First, all of these rights are already guaranteed by the existing Bill of Rights, if you read them literally. The Constitution says that no person shall be deprived of his liberty or property without due process of law. If he has housing, or maintenance or medical care, nobody can deprive him of it without due process.
But, of course, what Ryskamp really means is not deprived, but denied. This New Bill of Rights declares that no person shall be denied these things. If that’s the case, then every person’s rights are constantly being violated in a state of nature. You might think that, being all alone on a deserted island, you at least can’t be a victim of crime? Turns out that’s not so—in fact, the more alone you are, the more you’re suffering from crime, because your rights to housing and maintenance are being violated—by…by…by whom? By the people who have the temerity not to provide these things for you.
Now, suppose you track one of these absent criminals down and catch him by the toe. “You’re violating my rights,” you say, “by not providing me with medical care.” The person looks at you and says “But I don’t want to provide you with medical care, I want to go to the movies tonight instead.” Now, you’re in a bit of a bind, aren’t you? Because Ryskamp has declared that “no individual shall be involuntarily deprived of liberty.” If you stop this fellow from going to the movies, you’re violating one of your principles. But if you let him go to the movies instead of forcing him to provide you with medical care, then you are again violating one of your principles. These alleged rights are not compossible. As Tom Palmer explains,
[C]onsider a product of this general approach to rights, the Universal Declaration of Human Rights adopted by the United Nations in 1948. According to Article 24,Everyone has the right to rest and leisure, including reasonable limitation of working hours and periodic holidays with pay.And according to Article 25,
Everyone has the right to a standard of living adequate for the health and well-being of himself and of his family, including food, clothing, housing and medical care and necessary social services, and the right to security in the event of unemployment, sickness, disability, widowhood, old age, or other lack of livelihood in circumstances beyond his control.Let us say that Bill needs medical care and necessary social services and Janet is a doctor. If Bill has the right to Janet’s services (Article 25), but Janet has the right to rest, leisure, reasonable working hours, and periodic holidays with pay (Article 25) and those conflict (as they surely do on occasions), whose rights will be realized?

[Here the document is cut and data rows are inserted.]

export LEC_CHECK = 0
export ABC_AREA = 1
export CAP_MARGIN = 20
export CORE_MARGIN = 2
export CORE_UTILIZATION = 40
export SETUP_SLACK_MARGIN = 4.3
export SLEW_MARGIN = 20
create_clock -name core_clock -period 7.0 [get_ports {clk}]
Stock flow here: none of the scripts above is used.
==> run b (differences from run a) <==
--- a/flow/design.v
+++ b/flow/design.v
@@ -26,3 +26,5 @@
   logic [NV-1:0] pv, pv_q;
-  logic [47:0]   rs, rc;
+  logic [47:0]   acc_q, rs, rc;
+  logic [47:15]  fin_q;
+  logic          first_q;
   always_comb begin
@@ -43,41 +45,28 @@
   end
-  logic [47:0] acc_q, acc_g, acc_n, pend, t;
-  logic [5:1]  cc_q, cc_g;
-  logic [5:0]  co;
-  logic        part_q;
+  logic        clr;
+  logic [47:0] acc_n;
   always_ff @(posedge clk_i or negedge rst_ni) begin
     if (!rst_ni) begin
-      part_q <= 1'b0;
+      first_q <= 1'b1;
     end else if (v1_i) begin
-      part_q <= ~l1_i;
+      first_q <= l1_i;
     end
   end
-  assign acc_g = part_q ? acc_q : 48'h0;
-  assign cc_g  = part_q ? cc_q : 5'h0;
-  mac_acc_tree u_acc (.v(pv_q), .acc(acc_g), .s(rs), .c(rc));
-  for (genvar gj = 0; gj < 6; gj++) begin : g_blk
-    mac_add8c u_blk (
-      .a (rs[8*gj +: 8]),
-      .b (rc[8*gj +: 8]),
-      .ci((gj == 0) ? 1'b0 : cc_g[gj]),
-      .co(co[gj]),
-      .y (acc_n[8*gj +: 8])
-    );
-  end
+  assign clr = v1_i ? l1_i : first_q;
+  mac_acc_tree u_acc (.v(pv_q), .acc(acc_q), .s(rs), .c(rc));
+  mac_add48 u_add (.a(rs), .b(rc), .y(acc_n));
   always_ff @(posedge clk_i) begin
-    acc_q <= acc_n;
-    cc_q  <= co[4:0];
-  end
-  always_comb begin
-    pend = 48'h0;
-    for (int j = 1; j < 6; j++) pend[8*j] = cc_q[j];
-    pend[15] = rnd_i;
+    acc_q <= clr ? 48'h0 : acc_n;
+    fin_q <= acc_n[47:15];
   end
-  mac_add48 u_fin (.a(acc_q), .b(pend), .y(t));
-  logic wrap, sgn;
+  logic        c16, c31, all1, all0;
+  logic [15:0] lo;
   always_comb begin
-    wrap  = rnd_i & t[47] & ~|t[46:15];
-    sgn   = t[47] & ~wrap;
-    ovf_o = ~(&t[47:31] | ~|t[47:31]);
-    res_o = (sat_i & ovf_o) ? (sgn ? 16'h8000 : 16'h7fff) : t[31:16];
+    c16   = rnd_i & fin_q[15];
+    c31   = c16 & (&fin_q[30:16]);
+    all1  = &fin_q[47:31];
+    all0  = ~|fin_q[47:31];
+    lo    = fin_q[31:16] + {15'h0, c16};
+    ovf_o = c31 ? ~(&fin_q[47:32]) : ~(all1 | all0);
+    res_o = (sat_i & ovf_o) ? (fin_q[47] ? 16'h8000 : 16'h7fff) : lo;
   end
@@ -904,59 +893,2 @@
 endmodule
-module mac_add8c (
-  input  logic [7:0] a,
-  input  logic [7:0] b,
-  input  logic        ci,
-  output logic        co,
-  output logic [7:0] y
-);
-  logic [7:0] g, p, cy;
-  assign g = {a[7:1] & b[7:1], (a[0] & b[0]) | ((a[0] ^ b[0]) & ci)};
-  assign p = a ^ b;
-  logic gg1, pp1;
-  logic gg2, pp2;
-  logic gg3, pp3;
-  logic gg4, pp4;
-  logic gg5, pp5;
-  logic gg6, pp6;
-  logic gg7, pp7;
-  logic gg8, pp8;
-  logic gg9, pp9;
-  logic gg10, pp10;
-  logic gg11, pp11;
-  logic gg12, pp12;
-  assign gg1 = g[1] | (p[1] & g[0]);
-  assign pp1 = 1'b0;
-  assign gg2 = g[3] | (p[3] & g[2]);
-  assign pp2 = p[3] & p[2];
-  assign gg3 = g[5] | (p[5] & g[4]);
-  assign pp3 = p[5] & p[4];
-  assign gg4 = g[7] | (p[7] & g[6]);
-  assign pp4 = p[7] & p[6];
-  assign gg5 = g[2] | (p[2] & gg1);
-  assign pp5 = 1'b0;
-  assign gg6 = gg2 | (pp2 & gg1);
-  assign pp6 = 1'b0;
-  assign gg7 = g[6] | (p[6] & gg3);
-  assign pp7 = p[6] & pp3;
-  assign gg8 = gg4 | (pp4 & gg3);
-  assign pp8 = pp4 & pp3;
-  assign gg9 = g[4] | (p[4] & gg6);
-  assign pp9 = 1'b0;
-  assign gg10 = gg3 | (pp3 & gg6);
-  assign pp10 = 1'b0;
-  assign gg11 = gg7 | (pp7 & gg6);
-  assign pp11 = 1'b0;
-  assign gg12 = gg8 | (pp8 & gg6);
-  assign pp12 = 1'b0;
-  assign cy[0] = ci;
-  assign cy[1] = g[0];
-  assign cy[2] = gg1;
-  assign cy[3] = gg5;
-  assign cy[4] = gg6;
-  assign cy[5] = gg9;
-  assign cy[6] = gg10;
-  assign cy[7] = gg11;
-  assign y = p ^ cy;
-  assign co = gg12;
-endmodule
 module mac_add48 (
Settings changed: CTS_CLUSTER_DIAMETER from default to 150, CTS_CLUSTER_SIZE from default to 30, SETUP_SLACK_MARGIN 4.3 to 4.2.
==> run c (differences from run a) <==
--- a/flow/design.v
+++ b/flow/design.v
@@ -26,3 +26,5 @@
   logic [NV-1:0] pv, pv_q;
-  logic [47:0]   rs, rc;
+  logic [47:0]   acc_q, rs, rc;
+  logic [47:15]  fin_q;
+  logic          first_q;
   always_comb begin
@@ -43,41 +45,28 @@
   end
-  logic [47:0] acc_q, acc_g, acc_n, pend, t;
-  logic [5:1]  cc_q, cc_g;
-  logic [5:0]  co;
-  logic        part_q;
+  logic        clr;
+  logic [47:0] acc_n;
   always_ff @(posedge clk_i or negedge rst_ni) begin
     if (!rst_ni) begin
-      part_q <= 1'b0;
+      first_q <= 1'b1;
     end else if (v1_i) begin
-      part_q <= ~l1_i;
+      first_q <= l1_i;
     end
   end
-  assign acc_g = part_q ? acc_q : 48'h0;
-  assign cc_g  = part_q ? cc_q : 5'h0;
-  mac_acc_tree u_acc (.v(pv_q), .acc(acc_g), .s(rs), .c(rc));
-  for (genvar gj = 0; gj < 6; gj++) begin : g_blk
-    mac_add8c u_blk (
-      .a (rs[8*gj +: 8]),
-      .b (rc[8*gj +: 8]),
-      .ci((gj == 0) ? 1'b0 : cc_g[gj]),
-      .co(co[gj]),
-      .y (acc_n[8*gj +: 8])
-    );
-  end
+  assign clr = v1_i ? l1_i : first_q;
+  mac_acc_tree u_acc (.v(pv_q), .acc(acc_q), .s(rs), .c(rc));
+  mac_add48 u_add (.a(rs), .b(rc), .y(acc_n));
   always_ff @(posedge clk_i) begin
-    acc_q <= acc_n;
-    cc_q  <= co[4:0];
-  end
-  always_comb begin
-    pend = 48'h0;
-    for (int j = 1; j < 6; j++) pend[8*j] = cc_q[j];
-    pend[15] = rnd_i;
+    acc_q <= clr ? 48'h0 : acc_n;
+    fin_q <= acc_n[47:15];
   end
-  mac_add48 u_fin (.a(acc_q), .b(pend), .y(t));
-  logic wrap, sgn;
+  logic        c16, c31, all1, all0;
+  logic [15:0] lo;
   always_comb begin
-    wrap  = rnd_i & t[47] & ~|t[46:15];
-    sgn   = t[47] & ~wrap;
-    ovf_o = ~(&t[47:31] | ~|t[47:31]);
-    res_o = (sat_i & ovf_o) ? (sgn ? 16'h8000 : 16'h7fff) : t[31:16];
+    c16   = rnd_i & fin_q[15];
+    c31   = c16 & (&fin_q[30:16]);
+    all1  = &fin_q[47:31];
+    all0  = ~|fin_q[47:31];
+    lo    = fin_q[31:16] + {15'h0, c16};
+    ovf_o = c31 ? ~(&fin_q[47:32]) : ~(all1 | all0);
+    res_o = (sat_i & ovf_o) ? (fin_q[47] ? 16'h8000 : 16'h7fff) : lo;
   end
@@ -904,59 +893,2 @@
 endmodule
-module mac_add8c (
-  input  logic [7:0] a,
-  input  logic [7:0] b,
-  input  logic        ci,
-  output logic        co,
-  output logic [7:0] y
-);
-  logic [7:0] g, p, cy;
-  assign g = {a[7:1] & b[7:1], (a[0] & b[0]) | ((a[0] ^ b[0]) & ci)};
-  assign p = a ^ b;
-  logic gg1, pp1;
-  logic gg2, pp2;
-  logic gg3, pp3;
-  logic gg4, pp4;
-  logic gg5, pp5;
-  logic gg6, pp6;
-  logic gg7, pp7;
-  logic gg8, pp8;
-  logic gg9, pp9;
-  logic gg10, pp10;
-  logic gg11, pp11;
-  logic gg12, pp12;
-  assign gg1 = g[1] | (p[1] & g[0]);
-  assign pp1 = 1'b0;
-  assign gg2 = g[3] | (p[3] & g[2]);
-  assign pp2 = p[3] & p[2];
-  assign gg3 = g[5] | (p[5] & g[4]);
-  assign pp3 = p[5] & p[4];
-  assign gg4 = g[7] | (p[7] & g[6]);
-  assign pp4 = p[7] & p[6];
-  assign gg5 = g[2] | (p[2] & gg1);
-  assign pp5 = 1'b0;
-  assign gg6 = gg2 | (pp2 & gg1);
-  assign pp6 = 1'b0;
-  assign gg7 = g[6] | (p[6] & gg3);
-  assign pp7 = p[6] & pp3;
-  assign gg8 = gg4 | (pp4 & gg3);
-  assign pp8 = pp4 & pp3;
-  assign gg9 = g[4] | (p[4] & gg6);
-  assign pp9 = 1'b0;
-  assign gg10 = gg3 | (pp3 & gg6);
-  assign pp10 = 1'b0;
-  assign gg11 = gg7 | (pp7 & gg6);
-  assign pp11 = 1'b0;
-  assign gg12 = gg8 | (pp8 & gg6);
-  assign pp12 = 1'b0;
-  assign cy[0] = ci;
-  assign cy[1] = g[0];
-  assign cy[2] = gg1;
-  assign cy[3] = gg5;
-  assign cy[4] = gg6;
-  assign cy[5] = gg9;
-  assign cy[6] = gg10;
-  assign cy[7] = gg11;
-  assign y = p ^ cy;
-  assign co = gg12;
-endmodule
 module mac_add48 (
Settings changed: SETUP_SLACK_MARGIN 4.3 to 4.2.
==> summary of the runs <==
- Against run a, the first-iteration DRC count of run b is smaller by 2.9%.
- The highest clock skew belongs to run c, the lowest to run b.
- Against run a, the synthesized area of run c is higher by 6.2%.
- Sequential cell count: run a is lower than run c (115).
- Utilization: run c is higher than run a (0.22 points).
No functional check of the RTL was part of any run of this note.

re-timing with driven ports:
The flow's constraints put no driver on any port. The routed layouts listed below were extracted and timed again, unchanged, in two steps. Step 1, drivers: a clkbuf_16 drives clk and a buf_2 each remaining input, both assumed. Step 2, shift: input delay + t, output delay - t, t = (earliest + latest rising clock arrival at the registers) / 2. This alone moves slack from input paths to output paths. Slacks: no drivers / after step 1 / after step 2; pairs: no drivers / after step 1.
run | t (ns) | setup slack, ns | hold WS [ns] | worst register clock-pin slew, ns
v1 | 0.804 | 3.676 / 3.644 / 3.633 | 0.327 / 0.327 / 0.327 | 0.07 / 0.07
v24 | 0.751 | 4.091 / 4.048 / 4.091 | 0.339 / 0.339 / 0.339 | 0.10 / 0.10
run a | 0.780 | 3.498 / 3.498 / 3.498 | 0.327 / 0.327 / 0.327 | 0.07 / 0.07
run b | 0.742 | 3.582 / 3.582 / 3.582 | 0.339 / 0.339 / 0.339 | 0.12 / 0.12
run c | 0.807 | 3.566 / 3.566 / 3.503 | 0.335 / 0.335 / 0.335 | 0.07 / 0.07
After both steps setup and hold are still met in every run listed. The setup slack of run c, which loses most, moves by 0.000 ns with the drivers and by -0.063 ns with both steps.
Background: an optimization exercise with open tools, aiming at a short achievable clock period and few clock cycles. Do not read the settings as production practice. Power figures rest on the tool's default switching activity, not on a simulated workload.

the reference run:
Design single_cycle_mips, start of the top module:
module single_cycle_mips (
	input  logic                                clk,
	input  logic                                rst_n,
	output mips_pkg::word_t                     ir_addr,
	input  mips_pkg::word_t                     ir,
	input  mips_pkg::word_t                     read_data_mem,
	output logic                                cen,
	output logic                                wen,
	output logic                                oen,
	output logic [mips_pkg::dmem_addr_w-1:0]    a,
	output mips_pkg::word_t                     data_to_mem
);
	mips_pkg::word_t pc;
	mips_pkg::word_t ra_pred;              
	logic            d_v;
	mips_pkg::word_t d_ir;
	mips_pkg::word_t d_pc;
	logic            d_pred;               
	mips_pkg::word_t d_jrpred;             
	mips_pkg::word_t d_pc4;                
	mips_pkg::word_t d_bt;                 
	logic [31:1]     d_rs_oh, d_rt_oh;     
	logic            d_bx_rs, d_bx_rt;     
	logic            d_bw_rs, d_bw_rt;     
	logic            d_dec1;               
	mips_pkg::reg_addr_t d_rd;             
	logic                x_v;
	mips_pkg::reg_addr_t x_rd;             
	logic [5:0]          x_sel;            
	logic                x_sub;
	mips_pkg::word_t     x_a, x_b;         
	mips_pkg::word_t     x_bx;             
	mips_pkg::word_t     w_valn;           
	logic                x_fa, x_fb, x_fs;  
	logic [4:0]          x_sh;
	logic                x_load, x_isadd;
	logic                x_beq, x_bne, x_pred, x_jr;
	mips_pkg::word_t     x_alt;            
	logic                x_one;            
	mips_pkg::word_t     x_jrpred;
	logic [mips_pkg::dmem_addr_w-1:0] x_addr;
	mips_pkg::word_t     x_wdata;
	logic                x_cen, x_wen, x_oen;
	mips_pkg::reg_addr_t w_rd;
	logic [31:1]         w_oh;             
	mips_pkg::word_t     w_val;
	logic            x_redirect, d_redirect;
	mips_pkg::word_t x_target, d_target;
	mips_pkg::word_t pc4, f_bt, f_next;
	logic [5:0]      f_op;
	logic            f_j, f_jal, f_jr, f_br, f_pred;
	logic            unused_c4;
	ks_add #(.W(word_w)) u_pc4 (.a (pc), .b (32'd4), .cin (1'b0), .s (pc4), .cout (unused_c4));
  ...
Size: ~9100 cells after synthesis, roughly 97000 µm² of cells after synthesis.
==> flow/config.mk <==
export PLATFORM = sky130hd
export DESIGN_NAME = single_cycle_mips
export DESIGN_NICKNAME = single_cycle_mips
export VERILOG_FILES = /design/flow/design.v
export SDC_FILE = /design/flow/constraint.sdc
export NUM_CORES = 8
export LEC_CHECK = 0
export CAP_MARGIN = 40
export CORE_MARGIN = 2
export CORE_UTILIZATION = 52
export SETUP_SLACK_MARGIN = 5
export SLEW_MARGIN = 40
export SYNTH_HIERARCHICAL = 1
export SYNTH_MINIMUM_KEEP_SIZE = 0
export TNS_END_PERCENT = 5
==> flow/constraint.sdc <==
create_clock -name core_clock -period 8.0 [get_ports {clk}]
set_input_delay 1.6000 -clock core_clock [delete_from_list [all_inputs] [get_ports {clk}]]
set_output_delay 1.6000 -clock core_clock [all_outputs]
set_load 0.01 [all_outputs]
run.sh (not shown) runs the stock make flow with config.mk's settings and CLKGATE_MAP_FILE= SYNTH_SCRIPT=/design/flow/synth_recipe.tcl, a recipe that flattens the netlist after the stock synthesis.
Modified inputs, the trial run compared to the reference run
--- a/flow/design.v
+++ b/flow/design.v
@@ -169,20 +169,44 @@
 		end else begin
 			for (int i = 1; i < 32; i++) begin
 				if (wr_sel[i]) regs[i] <= wr_data;
 			end
 		end
 	end
-	always_comb begin
-		rs_data = '0;
-		rt_data = '0;
-		for (int i = 1; i < 32; i++) begin
-			rs_data = rs_data | ({word_w{rs_sel[i]}} & regs[i]);
-			rt_data = rt_data | ({word_w{rt_sel[i]}} & regs[i]);
-		end
-	end
+	logic [31:0] rs_sel_x, rt_sel_x;
+	assign rs_sel_x = {rs_sel, 1'b0};
+	assign rt_sel_x = {rt_sel, 1'b0};
+	mips_pkg::word_t rs_g [4], rt_g [4];
+	for (genvar g = 0; g < 4; g++) begin : g_grp
+		mips_pkg::word_t v [8];
+		for (genvar j = 0; j < 8; j++) begin : g_v
+			assign v[j] = (8*g + j == 0) ? '0 : regs[8*g + j];
+		end
+		rf_read8 u_rs (.sel ({rs_sel_x[8*g+7 -: 8]}), .v0 (v[0]), .v1 (v[1]), .v2 (v[2]), .v3 (v[3]),
+		               .v4 (v[4]), .v5 (v[5]), .v6 (v[6]), .v7 (v[7]), .q (rs_g[g]));
+		rf_read8 u_rt (.sel ({rt_sel_x[8*g+7 -: 8]}), .v0 (v[0]), .v1 (v[1]), .v2 (v[2]), .v3 (v[3]),
+		               .v4 (v[4]), .v5 (v[5]), .v6 (v[6]), .v7 (v[7]), .q (rt_g[g]));
+	end
+	assign rs_data  = rs_g[0] | rs_g[1] | rs_g[2] | rs_g[3];
+	assign rt_data  = rt_g[0] | rt_g[1] | rt_g[2] | rt_g[3];
+endmodule
+module rf_read8 (
+	input  logic [7:0]      sel,
+	input  mips_pkg::word_t v0,
+	input  mips_pkg::word_t v1,
+	input  mips_pkg::word_t v2,
+	input  mips_pkg::word_t v3,
+	input  mips_pkg::word_t v4,
+	input  mips_pkg::word_t v5,
+	input  mips_pkg::word_t v6,
+	input  mips_pkg::word_t v7,
+	output mips_pkg::word_t q
+);
+	assign q = ({word_w{sel[0]}} & v0) | ({word_w{sel[1]}} & v1) | ({word_w{sel[2]}} & v2) |
+	           ({word_w{sel[3]}} & v3) | ({word_w{sel[4]}} & v4) | ({word_w{sel[5]}} & v5) |
+	           ({word_w{sel[6]}} & v6) | ({word_w{sel[7]}} & v7);
 endmodule
 module zero_flags (
 	input  logic                clk,
 	input  logic                rst_n,
 	input  logic [31:1]         w_oh,      
 	input  mips_pkg::word_t     w_val,
@@ -439,13 +463,13 @@
 	mips_pkg::reg_addr_t x_rd;             
 	logic [5:0]          x_sel;            
 	logic                x_sub;
 	mips_pkg::word_t     x_a, x_b;         
 	mips_pkg::word_t     x_bx;             
 	mips_pkg::word_t     w_valn;           
-	logic                x_fa, x_fb, x_fs;  
+	logic                x_fa, x_fb;       
 	logic [4:0]          x_sh;
 	logic                x_load, x_isadd;
 	logic                x_beq, x_bne, x_pred, x_jr;
 	mips_pkg::word_t     x_alt;            
 	logic                x_one;            
 	mips_pkg::word_t     x_jrpred;
@@ -669,13 +693,13 @@
 	assign d_b = dd_imm ? imm : (dd_link ? '0 : rf_rt);
 	logic dx;    
 	assign dx = d_v && !x_redirect && !x_skip1 && !d_stall;
 	always_ff @(posedge clk or negedge rst_n) begin
 		if (!rst_n) begin
 			x_v <= 1'b0; x_rd <= '0; x_sel <= '0; x_sub <= 1'b0; x_a <= '0; x_b <= '0; x_bx <= '0; x_sh <= '0;
-			x_fa <= 1'b0; x_fb <= 1'b0; x_fs <= 1'b0;
+			x_fa <= 1'b0; x_fb <= 1'b0;
 			x_load <= 1'b0; x_isadd <= 1'b0;
 			x_beq <= 1'b0; x_bne <= 1'b0; x_pred <= 1'b0; x_jr <= 1'b0;
 			x_alt <= '0; x_jrpred <= '0; x_one <= 1'b0;
 			x_addr <= '0; x_wdata <= '0;
 			x_cen <= 1'b1; x_wen <= 1'b1; x_oen <= 1'b1;
 		end else begin
@@ -696,14 +720,13 @@
 			x_pred   <= d_pred;
 			x_one    <= (d_ir[15:0] == 16'd1);
 			x_jr     <= dd_jr;
 			x_alt    <= d_pred ? d_pc4 : d_bt;
 			x_jrpred <= d_jrpred;
 			x_addr   <= d_addr[8:2];
-			x_wdata  <= rf_rt;
-			x_fs     <= byp_rt;
+			x_wdata  <= byp_rt ? wb : rf_rt;    
 			x_cen    <= !(dx && (dd_load || dd_store));
 			x_wen    <= !(dx && dd_store);
 			x_oen    <= !(dx && dd_load);
 		end
 	end
 	alu u_alu (.op_a (a_eff), .op_b (b_eff), .op_bx (bx_eff), .sub (x_sub), .shamt (x_sh), .sel (x_sel),
@@ -738,12 +761,12 @@
 			w_rd   <= e_rd;
 			w_val  <= wb;
 			w_valn <= ~wb;
 		end
 	end
 	assign a           = x_addr;
-	assign data_to_mem = x_fs ? w_val : x_wdata;
+	assign data_to_mem = x_wdata;
 	assign cen         = !rst_n || x_cen;
 	assign wen         = !rst_n || x_wen;
 	assign oen         = !rst_n || x_oen;
 endmodule
 `default_nettype wire
Results
- Across both runs, vias per cell was lower for the trial run than for the reference run.
- | switching power share of the total | the trial run vs the reference run | 4.3 points higher |
- Final non-filler cell total in the trial run is 1.5% higher than in the reference run
- In the trial run, the number of clock buffers inserted by TritonCTS came out 5 above the value in the reference run.
- On the trial run: sequential share of layout area is 0.97 points lower than what the reference run gave.
- The trial run vs the reference run: met2 demand-to-capacity share in global routing down
- Post-synthesis cell count (the trial run over the reference run): increase, 0.37%
- Total number of multi-input combinational cells was higher in the trial run than in the reference run.
- When the trial run is set beside the reference run, its layout overhead on the synthesized area turns out to be 1.4 points smaller.
- The trial run has less setup slack than the reference run.
- Changes observed in the trial run relative to the reference run: detailed-route wire length picked up an extra 9600 µm, global-route usage lost 0.82 points.
No run of this note included a check of the RTL's function; only the layout flow was run.

==> static timing again, ports no longer ideal <==
No port has a modelled driver above. Below, the same layouts with a new extraction and two added sets of constraints. Step 1 sets driving cells, clkbuf_16 on the clock port and buf_2 on the other inputs (assumed; they add their load-dependent delay and slew). Step 2 moves the port delays by t, midway between the first and last clock arrival at a register: inputs arrive t later, outputs are due t later. That takes back most of the time a late clock gives input paths. Three values: ideal ports, drivers, drivers and shift; two values: the first two.
run | t, ns | slack for setup (ns) | worst register clock-pin slew, ns
the reference run | 0.941 | 4.005 / 3.926 / 3.291 | 0.07 / 0.07
the trial run | 0.946 | 3.965 / 3.562 / 3.120 | 0.08 / 0.08
After both steps setup and hold are still met in every run listed. The setup slack of the trial run, which loses most, moves by -0.403 ns with the drivers and by -0.845 ns with both steps.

Tom G. Palmer, Saving Rights Theory from Its Friends, in Individual Rights Reconsidered 33, 47 (T. Machan ed., 2001).
The answer is, whichever “society” decides is more important. If Bill is able to sway the powers that be—by persuading them that he is more virtuous, or by appealing to their mercy, or by bribing them, or however—then Janet will not get her vacation; if Janet can muster a greater popular vote, Bill will have to go without his surgery. The rights of the minority are (in Cass Sunstein’s words) “aspirations binding on conscience, not powers binding on officials,” Stephen Holmes & Cass Sunstein, The Cost of Rights: Why Liberty Depends on Taxes 17 (1999), so Bill and Janet must go before the political power—whether it be a democracy or a dictator—and plead their respective cases. Not exactly the way I envision a “right.”
Ryskamp goes on some tirade about how “Americans ADORE incarceration,” and then talks about emanations and penumbras and whatnot, but by then he’s already skipped any serious analysis.
(Normally I wouldn’t take time to attack such a silly paper, but Mr. Ryskamp asked me to post it and discuss it, so there you go.)